Verso virus ingegnerizzati per trasportare farmaci al cervello
Messi a punto in Italia, aprono a nuove terapie per malattie neurodegenerative e tumori
I virus si candidano a promettenti 'corrieri' per trasportare farmaci fin dentro il cervello e consegnarli a specifiche cellule: si tratta dei cosiddetti 'batteriofagi', cioè virus capaci di riconoscere e attaccare i batteri ma che sono del tutto innocui per l'essere umano, tanto che il nostro organismo ne ospita normalmente in grandi quantità.
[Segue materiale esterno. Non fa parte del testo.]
This is an optimization exercise on Yosys and OpenROAD, whose aim is small area, a short achievable clock period and few clock cycles per item, not a production implementation.

## v6
==> flow/design.v <==
`timescale 1ns / 1ps
module simon128_256 (
  input  wire          clk       ,
  input  wire          rst       ,
  input  wire          key_valid ,
  output logic         key_ready ,
  input  wire  [255:0] key       ,
  input  wire          in_valid  ,
  output logic         in_ready  ,
  input  wire  [127:0] in_data   ,
  output logic         out_valid ,
  input  wire          out_ready ,
  output logic [127:0] out_data
);
  localparam integer R = 4;            
  localparam integer N = 72 / R;       
  localparam logic [61:0] Z4 = 62'b11010001111001101011011000100000010111000011001010010011101111;
  function automatic logic zbit(input integer i);
    zbit = Z4[61 - (i % 62)];
  endfunction
  function automatic logic [63:0] rol(input logic [63:0] v, input integer n);
    rol = (v << n) | (v >> (64 - n));
  endfunction
  function automatic logic [63:0] ror(input logic [63:0] v, input integer n);
    ror = (v >> n) | (v << (64 - n));
  endfunction
  logic [255:0] kreg;        
  logic [255:0] ks;          
  logic [ 63:0] x, y;        
  logic         idle;        
  logic         busy;        
  logic [  5:0] cnt;
  logic         last;
  assign key_ready = 1'b1;
  assign in_ready  = idle;
  assign out_data  = {x, y};
  assign last      = (cnt == N - 1);
  logic [R-1:0] zc;
  always_comb begin
    zc = '0;
    for (int c = 0; c < N; c++)
      if (cnt == c)
        for (int j = 0; j < R; j++)
          zc[j] = zbit(R * c + j);
  end
  logic [63:0] w [0:R+3];
  logic [63:0] t [0:R-1];
  always_comb begin
    for (int j = 0; j < 4; j++) w[j] = ks[64*j +: 64];
    for (int j = 0; j < R; j++) begin
      t[j]   = ror(w[j+3], 3) ^ w[j+1];
      w[j+4] = ~w[j] ^ t[j] ^ ror(t[j], 1) ^ {63'd0, zc[j]} ^ 64'd3;
    end
  end
  logic [63:0] xs [0:R];
  logic [63:0] ys [0:R];
  always_comb begin
    xs[0] = x;
    ys[0] = y;
    for (int j = 0; j < R; j++) begin
      xs[j+1] = ys[j] ^ (rol(xs[j], 1) & rol(xs[j], 8)) ^ rol(xs[j], 2) ^ w[j];
      ys[j+1] = xs[j];
    end
  end
  always_ff @(posedge clk) begin
    if (key_valid) kreg <= key;
  end
  always_ff @(posedge clk) begin
    if (idle) begin
      x  <= in_data[127:64];
      y  <= in_data[ 63: 0];
    end else if (busy) begin
      x  <= xs[R];
      y  <= ys[R];
    end
  end
  always_ff @(posedge clk) begin
    if (idle) ks <= kreg;
    else          ks <= {w[R+3], w[R+2], w[R+1], w[R]};
  end
  always_ff @(posedge clk) begin
    if (rst) begin
      idle      <= 1'b1;
      busy      <= 1'b0;
      out_valid <= 1'b0;
    end else begin
      if (idle) begin
        idle <= ~in_valid;
        busy <= in_valid;
      end else if (busy) begin
        if (last) begin
          busy      <= 1'b0;
          out_valid <= 1'b1;
        end
      end else if (out_ready) begin
        out_valid <= 1'b0;
        idle      <= 1'b1;
      end
    end
  end
  always_ff @(posedge clk) begin
    if (!busy) cnt <= '0;
    else       cnt <= cnt + 1'b1;
  end
endmodule
Settings: LEC_CHECK=0, CAP_MARGIN=20, CORE_MARGIN=2, CORE_UTILIZATION=40, SLEW_MARGIN=20, SYNTH_MEMORY_MAX_BITS=8192; clock period 5.0 ns.
standard.sh (not shown) runs the stock make flow with config.mk's settings and CLKGATE_MAP_FILE= SYNTH_SCRIPT=/design/flow/synth_recipe.tcl, a recipe that flattens the netlist after the stock synthesis.
==> flow/flow/run.sh <==
#!/bin/bash
set -euo pipefail
export BUFFER_PORTS_ARGS="-buffer_cell sky130_fd_sc_hd__buf_1"
bash standard.sh finish > standard_flow.log 2>&1
Here is what was changed in the inputs of v7 compared with v6.
diff --git a/flow/design.v b/flow/design.v
--- a/flow/design.v
+++ b/flow/design.v
@@ -9,13 +9,13 @@
   output logic         in_ready  ,
   input  wire  [127:0] in_data   ,
   output logic         out_valid ,
   input  wire          out_ready ,
   output logic [127:0] out_data
 );
-  localparam integer R = 4;            
+  localparam integer R = 3;            
   localparam integer N = 72 / R;       
   localparam logic [61:0] Z4 = 62'b11010001111001101011011000100000010111000011001010010011101111;
   function automatic logic zbit(input integer i);
     zbit = Z4[61 - (i % 62)];
   endfunction
   function automatic logic [63:0] rol(input logic [63:0] v, input integer n);
### Flow results
- Re synthesized netlist cell count: v7 is 21% down on v6.
- v7 vs. v6: detailed-placement wirelength estimate lower, worst setup slack higher, chip width lower.
- Compared with v6, v7 shows a netlist area before placement that is 16% lower.
- Global-route usage for v7 is lower than for v6.
- In the flow results for v7 and v6, the first-iteration DRC count is smaller on v7.
- Compared with v6, in v7 average vias per placed instance went down.
No run of this note included a check of the RTL's function; only the layout flow was run.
Un gruppo di ricercatori italiani coordinato da Valentina Castagnola della Fondazione Pisana per la Scienza, in collaborazione con l'Istituto Italiano di Tecnologia di Genova e l'Università di Bologna, ha messo a punto una versione ingegnerizzata di questi virus che sono capaci di attraversare la barriera emato-encefalica, che spesso impedisce l'ingresso di farmaci nel cervello. Il risultato, pubblicato sulla rivista Advanced Healthcare Materials, apre a nuovi trattamenti per malattie neurodegenerative e tumori cerebrali. "Il mio lavoro - afferma Castagnola - punta a sfruttare sistemi nano- e micrometrici assemblati dalla natura, e dunque già in grado di interagire con le cellule del nostro corpo, e riprogrammarli per svolgere funzioni terapeutiche di interesse. Questo approccio prende il nome di 'nanomedicina biomimetica'". Gli autori dello studio hanno esaminato le proprietà del batteriofago M13, che è in grado di infettare il batterio Escherichia coli. Una volta ingegnerizzati tramite modifiche del loro genoma, questi virus sono risultati capaci di attraversare la barriera emato-encefalica senza perdere la propria integrità strutturale, né la propria capacità di raggiungere specifici bersagli una volta all'interno del cervello. Queste caratteristiche li rendono dei sistemi di trasporto molto promettenti per veicolare terapie dirette al cervello attraverso il sangue, dunque con un approccio che riduce al minimo l'invasività.